Deputy fire chief gets $90K settlement from city after he was skipped over for top job

An insurance company for the city of Burlington has reached an agreement with the city’s deputy fire chief over an employment discrimination claim that he filed last year after he was passed over for promotion to the fire chief’s post.

The Travelers Indemnity Company has agreed to pay $90,000 to John Matthew Lawrence in order to settle his case against the city, which was laid out in an EEOC complaint as well as a formal grievance that he lodged on September 10, 2020.

According to a settlement agreement that Lawrence signed on September 16 of this year, the deputy fire chief has received the proffered sum in return for his promise to drop any and all claims “related to or growing out of the city’s 2020 Fire Chief promotion process.”

A career firefighter who initially served 9½ years with Burlington’s fire department between 1997 and 2007, Lawrence eventually returned to the city’s employ in January of 2018 to take over as the fire department’s new deputy chief.

Although his rank at the department put him second only to the city’s then-fire chief Jay Smith, Lawrence wasn’t automatically elevated to the chief’s post upon Smith’s retirement.

Burlington’s city manager instead tapped Jay Mebane, a former fire fighter who had left the department a few years earlier to become Burlington’s inspections director.

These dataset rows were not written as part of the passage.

[config.mk]
export PLATFORM = sky130hd
export DESIGN_NAME = chain_shift_slice
export DESIGN_NICKNAME = d
export VERILOG_FILES = /design/src/rtl/slice_pkg.sv /design/src/rtl/slice_edge_det.sv /design/src/rtl/slice_src_mux.sv /design/src/rtl/slice_shift_core.sv /design/src/rtl/chain_shift_slice.sv
export SDC_FILE = /design/constraint.sdc
export NUM_CORES = 1
export LEC_CHECK = 0
export BUFFER_PORTS_ARGS = -buffer_cell sky130_fd_sc_hd__buf_2
export CAP_MARGIN = 20
export CORE_ASPECT_RATIO = 0.7
export CORE_UTILIZATION = 62
export CTS_BUF_LIST = sky130_fd_sc_hd__clkbuf_16
export DETAILED_ROUTE_END_ITERATION = 8
export PLACE_DENSITY_LB_ADDON = 0.3
export SLEW_MARGIN = 20
export SYNTH_ARGS = -nofsm -noshare
export SYNTH_HDL_FRONTEND = slang
export SYNTH_SLANG_ARGS = --single-unit
export TNS_END_PERCENT = 30
[constraint.sdc]
create_clock -name clk -period 3.8 [get_ports clk]
set_input_delay 0 -clock clk [delete_from_list [all_inputs] [get_ports clk]]
set_output_delay 0 -clock clk [all_outputs]
set_load 0.1 [all_outputs]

Burlington assistant fire chief Matt Lawrence began the grievance process last September, two weeks after city manager Hardin Watkins announced the appointment of the city’s building inspector, Jay Mebane, as fire chief.
Burlington fire chief Jay Mebane was announced as Burlington’s new chief on August 28, 2020, effective September 1, 2020.

The particulars of Lawrence’s complaint aren’t spelled out in the settlement agreement, which instead refers to the aforementioned EEOC case and the formal grievance that the deputy fire chief filed in 2020. The Alamance News has nevertheless learned that Lawrence’s claim included charges of racial discrimination; Lawrence, who is white, apparently alleged that he lost out on the chief’s job to Mebane because Mebane is black.

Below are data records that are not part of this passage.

File: config.mk
export PLATFORM = sky130hd
export DESIGN_NAME = prio_irq_ctrl
export DESIGN_NICKNAME = d
export VERILOG_FILES = /design/src/rtl/irqc_pkg.sv /design/src/rtl/irqc_flags.sv /design/src/rtl/irqc_pick.sv /design/src/rtl/irqc_gie.sv /design/src/rtl/prio_irq_ctrl.sv
export SDC_FILE = /design/constraint.sdc
export NUM_CORES = 1
export LEC_CHECK = 0
export ABC_AREA = 1
export BUFFER_PORTS_ARGS = -buffer_cell sky130_fd_sc_hd__buf_2
export CORE_MARGIN = 2
export CORE_UTILIZATION = 46
export CTS_CLUSTER_DIAMETER = 80
export DETAILED_ROUTE_END_ITERATION = 6
export PLACE_DENSITY = 0.78
export SLEW_MARGIN = 20
export SYNTH_ARGS = -nofsm -noshare
export SYNTH_HDL_FRONTEND = slang
export SYNTH_HIERARCHICAL = 1
export SYNTH_SLANG_ARGS = --single-unit
File: constraint.sdc
create_clock -name clk -period 1.9 [get_ports clk]
set_input_delay 0.38 -clock clk [delete_from_list [all_inputs] [get_ports clk]]
set_output_delay 0.38 -clock clk [all_outputs]
set_load 0.02 [all_outputs]
File: src/rtl/irqc_pkg.sv
package irqc_pkg;
  typedef enum logic [1:0] {
    GC_KEEP  = 2'd0,
    GC_SET   = 2'd1,
    GC_CLEAR = 2'd2
  } gie_cmd_e;
endpackage

File: src/rtl/irqc_flags.sv
module irqc_flags #(
  parameter int          N_SRC    = 8,
  parameter logic [N_SRC-1:0] LVL_MASK = '0
) (
  input  logic             clk,
  input  logic             rst_n,
  input  logic [N_SRC-1:0] src_i,
  input  logic             clr_we_i,
  input  logic [N_SRC-1:0] clr_data_i,
  input  logic [N_SRC-1:0] ack_i,
  output logic [N_SRC-1:0] flags_o,
  output logic [N_SRC-1:0] req_o
);
  for (genvar i = 0; i < N_SRC; i++) begin : g_src
    if (LVL_MASK[i]) begin : g_level
      // level source: request follows the pin, no storage
      assign flags_o[i] = 1'b0;
      assign req_o[i]   = src_i[i];
    end else begin : g_event
      logic flag_q;
      logic drop;
      assign drop = (clr_we_i & clr_data_i[i]) | ack_i[i];
      always_ff @(posedge clk) begin
        if (!rst_n)        flag_q <= 1'b0;
        else if (src_i[i]) flag_q <= 1'b1;
        else if (drop)     flag_q <= 1'b0;
      end
      assign flags_o[i] = flag_q;
      assign req_o[i]   = flag_q;


      clear_takes_chk: assert property (@(posedge clk) disable iff (!rst_n)
        (clr_we_i && clr_data_i[i] && !src_i[i]) |=> !flags_o[i]);

      event_sets_chk: assert property (@(posedge clk) disable iff (!rst_n)
        src_i[i] |=> flags_o[i]);
    end
  end
endmodule

File: src/rtl/irqc_pick.sv
module irqc_pick #(
  parameter int N_SRC = 8,
  parameter int IDX_W = 3
) (
  input  logic [N_SRC-1:0] req_i,
  output logic             any_o,
  output logic [IDX_W-1:0] idx_o
);
  always_comb begin
    idx_o = '0;
    for (int i = N_SRC - 1; i >= 0; i--) begin
      if (req_i[i]) idx_o = IDX_W'(i);
    end
  end
  assign any_o = |req_i;
endmodule

File: src/rtl/irqc_gie.sv
module irqc_gie
  import irqc_pkg::*;
(
  input  logic clk,
  input  logic rst_n,
  input  logic take_i,
  input  logic reti_i,
  input  logic sei_i,
  input  logic cli_i,
  output logic gie_o
);
  gie_cmd_e cmd;
  logic     gie_q;

  always_comb begin
    if (cli_i || take_i)      cmd = GC_CLEAR;
    else if (reti_i || sei_i) cmd = GC_SET;
    else                      cmd = GC_KEEP;
  end

  always_ff @(posedge clk) begin
    if (!rst_n) gie_q <= 1'b0;
    else begin
      case (cmd)
        GC_SET:   gie_q <= 1'b1;
        GC_CLEAR: gie_q <= 1'b0;
        default:  gie_q <= gie_q;
      endcase
    end
  end
  assign gie_o = gie_q;


  cli_wins_chk: assert property (@(posedge clk) disable iff (!rst_n)
    cli_i |=> !gie_o);

  reti_sets_chk: assert property (@(posedge clk) disable iff (!rst_n)
    (reti_i && !cli_i) |=> gie_o);
endmodule

File: src/rtl/prio_irq_ctrl.sv
module prio_irq_ctrl #(
  parameter int               N_SRC    = 8,
  parameter logic [N_SRC-1:0] LVL_MASK = 8'b1100_0000,
  localparam int              IDX_W    = (N_SRC > 1) ? $clog2(N_SRC) : 1
) (
  input  logic             clk,
  input  logic             rst_n,
  input  logic [N_SRC-1:0] src_i,
  input  logic             en_we_i,
  input  logic [N_SRC-1:0] en_data_i,
  input  logic             clr_we_i,
  input  logic [N_SRC-1:0] clr_data_i,
  input  logic             retire_i,
  input  logic             reti_i,
  input  logic             sei_i,
  input  logic             cli_i,
  output logic             take_o,
  output logic [IDX_W-1:0] vec_o,
  output logic             gie_o,
  output logic [N_SRC-1:0] flags_o
);
  logic [N_SRC-1:0] en_q;
  logic [N_SRC-1:0] raw_req;
  logic [N_SRC-1:0] live_req;
  logic [N_SRC-1:0] ack_mask;
  logic             any_req;
  logic [IDX_W-1:0] win_idx;

  always_ff @(posedge clk) begin
    if (!rst_n)       en_q <= '0;
    else if (en_we_i) en_q <= en_data_i;
  end

  irqc_flags #(.N_SRC(N_SRC), .LVL_MASK(LVL_MASK)) u_flags (
    .clk(clk), .rst_n(rst_n), .src_i(src_i),
    .clr_we_i(clr_we_i), .clr_data_i(clr_data_i),
    .ack_i(ack_mask), .flags_o(flags_o), .req_o(raw_req)
  );

  assign live_req = raw_req & en_q;

  irqc_pick #(.N_SRC(N_SRC), .IDX_W(IDX_W)) u_pick (
    .req_i(live_req), .any_o(any_req), .idx_o(win_idx)
  );

  // boundary gate: no accept in a return cycle or under a same-cycle disable
  assign take_o   = retire_i & gie_o & ~cli_i & ~reti_i & any_req;
  assign vec_o    = take_o ? win_idx : '0;
  assign ack_mask = take_o ? (N_SRC'(1) << win_idx) : '0;

  irqc_gie u_gie (
    .clk(clk), .rst_n(rst_n), .take_i(take_o),
    .reti_i(reti_i), .sei_i(sei_i), .cli_i(cli_i), .gie_o(gie_o)
  );


  take_gate_chk: assert property (@(posedge clk) disable iff (!rst_n)
    take_o |-> (retire_i && gie_o && !cli_i && !reti_i));

  lowest_wins_chk: assert property (@(posedge clk) disable iff (!rst_n)
    take_o |-> (live_req[vec_o] &&
                ((live_req & ((N_SRC'(1) << vec_o) - N_SRC'(1))) == '0)));

  entry_masks_chk: assert property (@(posedge clk) disable iff (!rst_n)
    take_o |=> !gie_o);

  level_noflag_chk: assert property (@(posedge clk) disable iff (!rst_n)
    (flags_o & LVL_MASK) == '0);
endmodule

The Alamance News ultimately obtained a copy of the settlement agreement from the city’s legal department under North Carolina’s Public Record Law. This law obligates state and local authorities to release legal settlements with current and former employees even in cases when they were brokered by third parties – such as the Travelers Indemnity Company in Lawrence’s case.

According to the text of this settlement, Lawrence will remain in Burlington’s employ “without any retaliation or other repercussions on account of his claims.” The settlement asserts that he will be “reviewed fairly and without retribution” as a candidate for the fire chief’s post – if the position becomes vacant again while Lawrence is still on the city’s payroll.

The agreement goes on to guarantee Lawrence “a favorable or neutral recommendation” – up to the date of the settlement – should he seek employment outside the city. It moreover, promises that he’ll have “the opportunity to provide a written statement” on his case to Burlington’s city council “to be read in closed session.”

The text of Lawrence’s settlement makes it abundantly clear that none of its provisions is meant to imply an admission of liability by any of the parties involved in the case. The text stresses that the two sides brokered the agreement in lieu of a protracted legal battle over Lawrence’s claims.

“This agreement,” it adds, “is executed and delivered as a compromise in order to avoid the expense of litigation, to terminate a dispute and controversy between the parties hereto, and finally to resolve the claims by and between the parties.”

According to Burlington’s personnel office, Lawrence is currently employed as the city’s deputy fire chief with an annual salary of $115,131.64.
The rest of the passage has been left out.